§ WORK TO BE COMPLETED:
Among the entries below, one line contains "(state == S_MD1);" and another contains "-196,41 +222,33 @@". Transcribe those two lines and every line between them, exactly.

§ THE RECORDS:
This design comes from an exercise in tuning for small area, a short achievable clock period and few clock cycles on the open sky130 flow, not from production work. RTL that was checked went through simulation tests only; none was proved equivalent to the original. Power is estimated from default activity; no workload was simulated.

==> zinc <==
## simplecpu
module simplecpu (
    input  wire        clk,
    input  wire        rst,
    output wire        mem_req,
    output wire        mem_we,
    output wire [15:0] mem_addr,
    output wire [7:0]  mem_wdata,
    input  wire        mem_ready,
    input  wire [7:0]  mem_rdata,
    output wire        out_valid,
    output wire [7:0]  out_data,
    output wire        in_req,
    input  wire        in_ack,
    input  wire [7:0]  in_data,
    output wire        halted,
    output wire [1:0]  fault,
    input  wire [3:0]  dbg_sel,
    output reg  [15:0] dbg_data
);
clock: 11.0 ns
lec_check: 0
cap_margin: 20
core_margin: 2
core_utilization: 40
slew_margin: 20
run.sh (not shown) runs the stock make flow with config.mk's settings and CLKGATE_MAP_FILE= SYNTH_SCRIPT=/design/flow/synth_recipe.tcl, a recipe that flattens the netlist after the stock synthesis.
==> pepper: changes against zinc <==
--- a/flow/design.v
+++ b/flow/design.v
@@ -34,30 +34,32 @@
                      S_RD1  = 4'd3,
                      S_WR0  = 4'd4,
                      S_WR1  = 4'd5,
                      S_IO   = 4'd6,    
                      S_RETW = 4'd7,    
                      S_MD0  = 4'd8,    
                      S_MD   = 4'd9,    
-                     S_HALT = 4'd10;
+                     S_HALT = 4'd10,
+                     S_MD1  = 4'd11;   
     reg [15:0] ra, rb, rc, rd, sp, pc;
     reg [3:0]  flags;             
     reg [63:0] icount;
     reg        timer_en;
     reg [15:0] timer_val;
     reg [1:0]  fault_q;
     reg [3:0]  state;
     reg [15:0] addr;              
     reg        pend;              
     reg [7:0]  op;
     reg [1:0]  opos, olast;
     reg [2:0]  ca, cb;            
     reg [15:0] imm;               
     reg [15:0] mq;
-    reg [16:0] mr;
+    reg [15:0] mr;
+    reg        msticky;
     reg [3:0]  mcnt;
     function [2:0] opnd_count;    
         input [7:0] o;
         begin
             case (o)
                 OP_NOP, OP_RET, OP_HLT: opnd_count = 3'd0;
                 OP_MOV, OP_PUSH, OP_POP, OP_ADD, OP_SUB, OP_MUL, OP_DIV,
@@ -104,17 +106,15 @@
             3'd2: rB = rc;
             3'd3: rB = rd;
             3'd4: rB = sp;
             3'd5: rB = pc;
             default: rB = 16'h0000;
         endcase
     end
-    wire [15:0] npc = pc + ((op == OP_PUSH || op == OP_POP) ? 16'd2 :
-                            (op == OP_CALL) ? 16'd3 : 16'd4);
-    wire [15:0] wval = (op == OP_CALL) ? npc : rA;
+    wire [15:0] wval = (op == OP_CALL) ? mr : rA;
     wire [7:0]  acc_wdata = (state == S_WR1) ? wval[15:8] : wval[7:0];
     reg        acc_done;
     reg [7:0]  acc_rdata;
     always @(*) begin
         acc_done  = 1'b0;
         acc_rdata = 8'h00;
         if (acc_state) begin
@@ -155,32 +155,58 @@
     wire f_packed = (op == OP_MOV) || (op == OP_ADD) || (op == OP_SUB) ||
                     (op == OP_MUL) || (op == OP_DIV) || (op == OP_AND) ||
                     (op == OP_OR)  || (op == OP_XOR) || (op == OP_CMP);
     wire f_store  = (op == OP_ST) || (op == OP_OUT);
     wire f_jump   = (op[7:4] == 4'h4);            
     wire f_rfirst = !f_packed && !f_store && !f_jump;
     wire o_last   = (opos == olast);
+    function [3:0] lzc16;
+        input [15:0] x;
+        integer k;
+        begin
+            lzc16 = 4'd0;
+            for (k = 0; k < 16; k = k + 1)
+                if (x[k]) lzc16 = 4'd15 - k[3:0];
+        end
+    endfunction
+    wire        md_div  = op[0];                  
+    wire        zA      = (rA == 16'h0000);
+    wire        zB      = (rB == 16'h0000);
+    wire [3:0]  la      = lzc16(rA);
+    wire [3:0]  lb      = lzc16(rB);
+    wire        selA    = !md_div && (la > lb);
+    wire [3:0]  lm      = selA ? la : lb;
+    wire [16:0] md_x   = md_div ? {1'b0, mr} : {1'b0, mr[14:0], 1'b0};
+    wire [16:0] md_y   = md_div ? {1'b1, ~imm} : (mq[15] ? {1'b0, imm} : 17'd0);
+    wire [16:0] md_s   = md_x + md_y + {16'd0, md_div};
+    wire        md_ge  = !md_s[16];
+    wire [15:0] mr_n   = (md_div && !md_ge) ? mr : md_s[15:0];
+    wire [15:0] mq_n   = md_div ? {mq[14:0], md_ge} : {mq[14:0], 1'b0};
+    wire        mst_n  = msticky | mr[15] | md_s[16];
     wire is_sub  = (op == OP_SUB) || (op == OP_SUBI) || (op == OP_CMP) ||
                    (op == OP_CMPI) || (op == OP_DEC);
     wire is_incdec = (op == OP_INC) || (op == OP_DEC);
     wire [15:0] opb  = f_packed ? rB : (is_incdec ? 16'd1 : imm);
     wire [16:0] addsub = {1'b0, rA} + {1'b0, is_sub ? ~opb : opb} + {16'd0, is_sub};
     wire        as_c = is_sub ? !addsub[16] : addsub[16];
     wire        as_o = is_sub ? ((rA[15] != opb[15]) && (addsub[15] != rA[15]))
                               : ((rA[15] == opb[15]) && (addsub[15] != rA[15]));
-    wire [7:0]  shamt = imm[7:0];
-    wire        sh_left = (op == OP_SHL);
+    wire        md1     = (state == S_MD1);
+    wire [7:0]  shamt   = imm[7:0];
+    wire        sh_left = md1 || (op == OP_SHL);
+    wire [15:0] sh_src  = md1 ? mq : rA;
+    wire [4:0]  sh_k    = md1 ? {1'b0, mcnt} : shamt[4:0];
     wire [15:0] rA_rev;
     genvar gi;
     generate for (gi = 0; gi < 16; gi = gi + 1) begin : g_rev
-        assign rA_rev[gi] = rA[15 - gi];
+        assign rA_rev[gi] = sh_src[15 - gi];
     end endgenerate
-    wire [16:0] sh_in  = {sh_left ? rA_rev : rA, 1'b0};
-    wire        sh_big = (shamt[7:5] != 3'd0) || (shamt[4] && shamt[3:0] != 4'd0);
-    wire [16:0] sh_out = sh_big ? 17'd0 : (sh_in >> shamt[4:0]);
+    wire [16:0] sh_in  = {sh_left ? rA_rev : sh_src, 1'b0};
+    wire        sh_big = !md1 && ((shamt[7:5] != 3'd0) || (shamt[4] && shamt[3:0] != 4'd0));
+    wire [16:0] sh_out = sh_big ? 17'd0 : (sh_in >> sh_k);
     wire [15:0] sh_res;
     generate for (gi = 0; gi < 16; gi = gi + 1) begin : g_shr
         assign sh_res[gi] = sh_left ? sh_out[16 - gi] : sh_out[gi + 1];
     end endgenerate
     reg  [15:0] alu_v;
     reg         alu_c, alu_o, alu_wf, alu_wr;
     always @(*) begin
@@ -196,41 +222,33 @@
             OP_AND:  alu_v = rA & rB;
             OP_OR:   alu_v = rA | rB;
             OP_XOR:  alu_v = rA ^ rB;
             OP_NOT:  alu_v = ~rA;
             OP_SHL, OP_SHR: begin alu_v = sh_res; alu_c = sh_out[0]; end
             OP_MOV:  begin alu_v = rB;  alu_wf = 1'b0; end
             OP_LDI:  begin alu_v = imm; alu_wf = 1'b0; end
+            OP_MUL, OP_DIV: begin alu_v = mr; alu_wf = 1'b0; end
             default: begin alu_wf = 1'b0; alu_wr = 1'b0; end
         endcase
     end
     reg take;
     always @(*) begin
         case (op[2:0])
             3'd0: take = 1'b1;
             3'd1: take = flags[3];
             3'd2: take = !flags[3];
             3'd3: take = flags[2];
             3'd4: take = !flags[2];
             default: take = 1'b0;
         endcase
     end
-    wire        md_div = op[0];                   
-    wire [16:0] md_rsh = {mr[15:0], mq[15]};
-    wire [16:0] md_x   = md_div ? md_rsh : {1'b0, mr[15:0]};
-    wire [16:0] md_y   = md_div ? {1'b1, ~imm} : (mq[0] ? {1'b0, imm} : 17'd0);
-    wire [16:0] md_s   = md_x + md_y + {16'd0, md_div};
-    wire        md_ge  = !md_s[16];
-    wire [16:0] mr_n   = md_div ? (md_ge ? md_s : md_rsh) : {1'b0, md_s[16:1]};
-    wire [15:0] mq_n   = md_div ? {mq[14:0], md_ge} : {md_s[0], mq[15:1]};
-    reg         we1, we2, spw;
+    reg         we1, spw;
     reg  [15:0] w1;
     always @(*) begin
         we1 = 1'b0;
-        we2 = 1'b0;
         spw = 1'b0;
         w1  = alu_v;
         case (state)
             S_F: we1 = pend && alu_wr;
             S_RD1: if (acc_done) begin
                 w1  = {acc_rdata, imm[7:0]};
                 we1 = (op != OP_RET);
@@ -239,35 +257,29 @@
             S_WR1: spw = acc_done && (op != OP_ST);
             S_IO: if (acc_done) begin
                 w1  = {8'h00, acc_rdata};
                 we1 = (op == OP_IN);
             end
             S_MD: if (mcnt == 4'd0) begin
                 w1  = mq_n;
-                we1 = 1'b1;
-                we2 = md_div;
+                we1 = md_div;
             end
             default: ;
         endcase
     end
     always @(posedge clk) begin
         if (rst) begin
             ra <= 16'h0000; rb <= 16'h0000; rc <= 16'h0000; rd <= 16'h0000;
             sp <= 16'hFEFF;
         end else begin
-            if      (we2 && cb == 3'd0) ra <= mr_n[15:0];
-            else if (we1 && ca == 3'd0) ra <= w1;
-            if      (we2 && cb == 3'd1) rb <= mr_n[15:0];
-            else if (we1 && ca == 3'd1) rb <= w1;
-            if      (we2 && cb == 3'd2) rc <= mr_n[15:0];
-            else if (we1 && ca == 3'd2) rc <= w1;
-            if      (we2 && cb == 3'd3) rd <= mr_n[15:0];
-            else if (we1 && ca == 3'd3) rd <= w1;
-            if      (we2 && cb == 3'd4) sp <= mr_n[15:0];
-            else if (we1 && ca == 3'd4) sp <= w1;
+            if (we1 && ca == 3'd0) ra <= w1;
+            if (we1 && ca == 3'd1) rb <= w1;
+            if (we1 && ca == 3'd2) rc <= w1;
+            if (we1 && ca == 3'd3) rd <= w1;
+            if      (we1 && ca == 3'd4) sp <= w1;
             else if (spw)               sp <= sp_pm2;
         end
     end
     always @(posedge clk) begin
         if (rst) begin
             pc        <= 16'h0100;
             addr      <= 16'h0100;
@@ -323,14 +335,15 @@
                         imm[15:8] <= acc_rdata;
                     if (f_packed) begin
                         ca <= code4(acc_rdata[7:4]);
                         cb <= code4(acc_rdata[3:0]);
                     end else if ((opos == 2'd0 && f_rfirst) || (opos == 2'd2 && f_store))
                         ca <= code8(acc_rdata);
                     if (o_last) begin
+                        mr <= addr_inc;
                         case (op)
                             OP_LDM: begin addr <= {acc_rdata, imm[7:0]}; state <= S_RD0; end
                             OP_ST:  begin addr <= imm; state <= S_WR0; end
                             OP_IN:  begin addr <= {acc_rdata, imm[7:0]}; state <= S_IO; end
                             OP_OUT: begin addr <= imm; state <= S_IO; end
                             OP_PUSH, OP_CALL: begin addr <= sp_pm2; state <= S_WR0; end
                             OP_POP: begin addr <= sp; state <= S_RD0; end
@@ -351,57 +364,69 @@
                 S_RETW: begin addr <= sp; state <= S_RD0; end
                 S_RD0: if (acc_done) begin
                     imm[7:0] <= acc_rdata;
                     addr     <= addr_inc;
                     state    <= S_RD1;
                 end
                 S_RD1: if (acc_done) begin
-                    addr   <= (op == OP_RET) ? {acc_rdata, imm[7:0]} : npc;
+                    addr   <= (op == OP_RET) ? {acc_rdata, imm[7:0]} : mr;
                     icount <= icount + 64'd1;
                     state  <= S_F;
                 end
                 S_WR0: if (acc_done) begin
                     addr  <= addr_inc;
                     state <= S_WR1;
                 end
                 S_WR1: if (acc_done) begin
-                    addr   <= (op == OP_CALL) ? imm : npc;
+                    addr   <= (op == OP_CALL) ? imm : mr;
                     icount <= icount + 64'd1;
                     state  <= S_F;
                 end
                 S_IO: if (acc_done) begin
-                    addr   <= npc;
+                    addr   <= mr;
                     icount <= icount + 64'd1;
                     state  <= S_F;
                 end
                 S_MD0: begin
-                    mr   <= 17'd0;
-                    mcnt <= 4'd15;
+                    mr      <= md_div ? rA : 16'h0000;
+                    mq      <= selA ? rA : rB;        
+                    imm     <= selA ? rB : rA;        
+                    msticky <= 1'b0;
+                    mcnt    <= lm;
+                    if (md_div && zB) begin
+                        fault_q <= 2'd1;
+                        state   <= S_HALT;
+                    end else if (!md_div && (zA || zB)) begin
+                        flags  <= 4'b1000;            
+                        pend   <= 1'b1;
+                        icount <= icount + 64'd1;
+                        state  <= S_F;
+                    end else
+                        state <= S_MD1;
+                end
+                S_MD1: begin
+                    mcnt  <= md_div ? mcnt : 4'd15 - mcnt;
                     if (md_div) begin
-                        if (rB == 16'h0000) begin
-                            fault_q <= 2'd1;
-                            state   <= S_HALT;
-                        end else begin
-                            mq    <= rA;
-                            imm   <= rB;
-                            state <= S_MD;
-                        end
-                    end else begin
-                        mq    <= rB;
-                        imm   <= rA;
-                        state <= S_MD;
-                    end
+                        mq  <= 16'h0000;
+                        imm <= sh_res;
+                    end else
+                        mq  <= sh_res;
+                    state <= S_MD;
                 end
                 S_MD: begin
-                    mr   <= mr_n;
-                    mq   <= mq_n;
-                    mcnt <= mcnt - 4'd1;
+                    mr      <= mr_n;
+                    mq      <= mq_n;
+                    msticky <= mst_n;
+                    if (md_div) imm <= {1'b0, imm[15:1]};
+                    mcnt    <= mcnt - 4'd1;
                     if (mcnt == 4'd0) begin
-                        flags  <= {mq_n == 16'h0000, !md_div && (mr_n[15:0] != 16'h0000),
-                                   mq_n[15], 1'b0};
+                        flags  <= md_div ? {mq_n == 16'h0000, 1'b0, mq_n[15], 1'b0}
+                                         : {mr_n == 16'h0000, mst_n, mr_n[15], 1'b0};
+                        ca     <= md_div ? cb : ca;   
+                        pend   <= 1'b1;
                         icount <= icount + 64'd1;
                         state  <= S_F;
                     end
                 end
                 default: state <= S_HALT;
             endcase
         end
Settings changed: SETUP_SLACK_MARGIN set to 5.
==> flow_summary_export.csv <==
group,metric,value,unit
run_status,status,"no timing/DRC/antenna violations",
floorplan,die_w,256,µm
clock_tree,cts_made_buffers,35,
logic_synthesis,synth.most_common_cell,"nor2_1",
detailed_routing,wl_met1,49400,µm
clock_tree,post_cts_buffers,0,
layout,multiInputGateArea,17800,µm²
layout,multi_input_cells,2618,
layout,flops_and_latches,274,
logic_synthesis,synth_compound_area_share,29.4,%
layout,n_all_inverters,124,
placement,place_ws,3590,ps
power,pg_comb,2.10,mW
detailed_routing,dr_wl_met2,56700,µm
power,power_density,165,nW/µm²
logic_synthesis,yosys-top-cells-count,"nor2_1 (344), nand2_1 (269), o21ai_0 (210)",
logic_synthesis,netlist_instances,3289,
timing,relSlewSlack,14.7,%
detailed_routing,wl_met3,14500,µm
global_routing,antenna_found_initial,3,
layout,insertedDiodeCount,1,
That was zinc.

§ YOUR RESPONSE:
+    wire        md1     = (state == S_MD1);
+    wire [7:0]  shamt   = imm[7:0];
+    wire        sh_left = md1 || (op == OP_SHL);
+    wire [15:0] sh_src  = md1 ? mq : rA;
+    wire [4:0]  sh_k    = md1 ? {1'b0, mcnt} : shamt[4:0];
     wire [15:0] rA_rev;
     genvar gi;
     generate for (gi = 0; gi < 16; gi = gi + 1) begin : g_rev
-        assign rA_rev[gi] = rA[15 - gi];
+        assign rA_rev[gi] = sh_src[15 - gi];
     end endgenerate
-    wire [16:0] sh_in  = {sh_left ? rA_rev : rA, 1'b0};
-    wire        sh_big = (shamt[7:5] != 3'd0) || (shamt[4] && shamt[3:0] != 4'd0);
-    wire [16:0] sh_out = sh_big ? 17'd0 : (sh_in >> shamt[4:0]);
+    wire [16:0] sh_in  = {sh_left ? rA_rev : sh_src, 1'b0};
+    wire        sh_big = !md1 && ((shamt[7:5] != 3'd0) || (shamt[4] && shamt[3:0] != 4'd0));
+    wire [16:0] sh_out = sh_big ? 17'd0 : (sh_in >> sh_k);
     wire [15:0] sh_res;
     generate for (gi = 0; gi < 16; gi = gi + 1) begin : g_shr
         assign sh_res[gi] = sh_left ? sh_out[16 - gi] : sh_out[gi + 1];
     end endgenerate
     reg  [15:0] alu_v;
     reg         alu_c, alu_o, alu_wf, alu_wr;
     always @(*) begin
@@ -196,41 +222,33 @@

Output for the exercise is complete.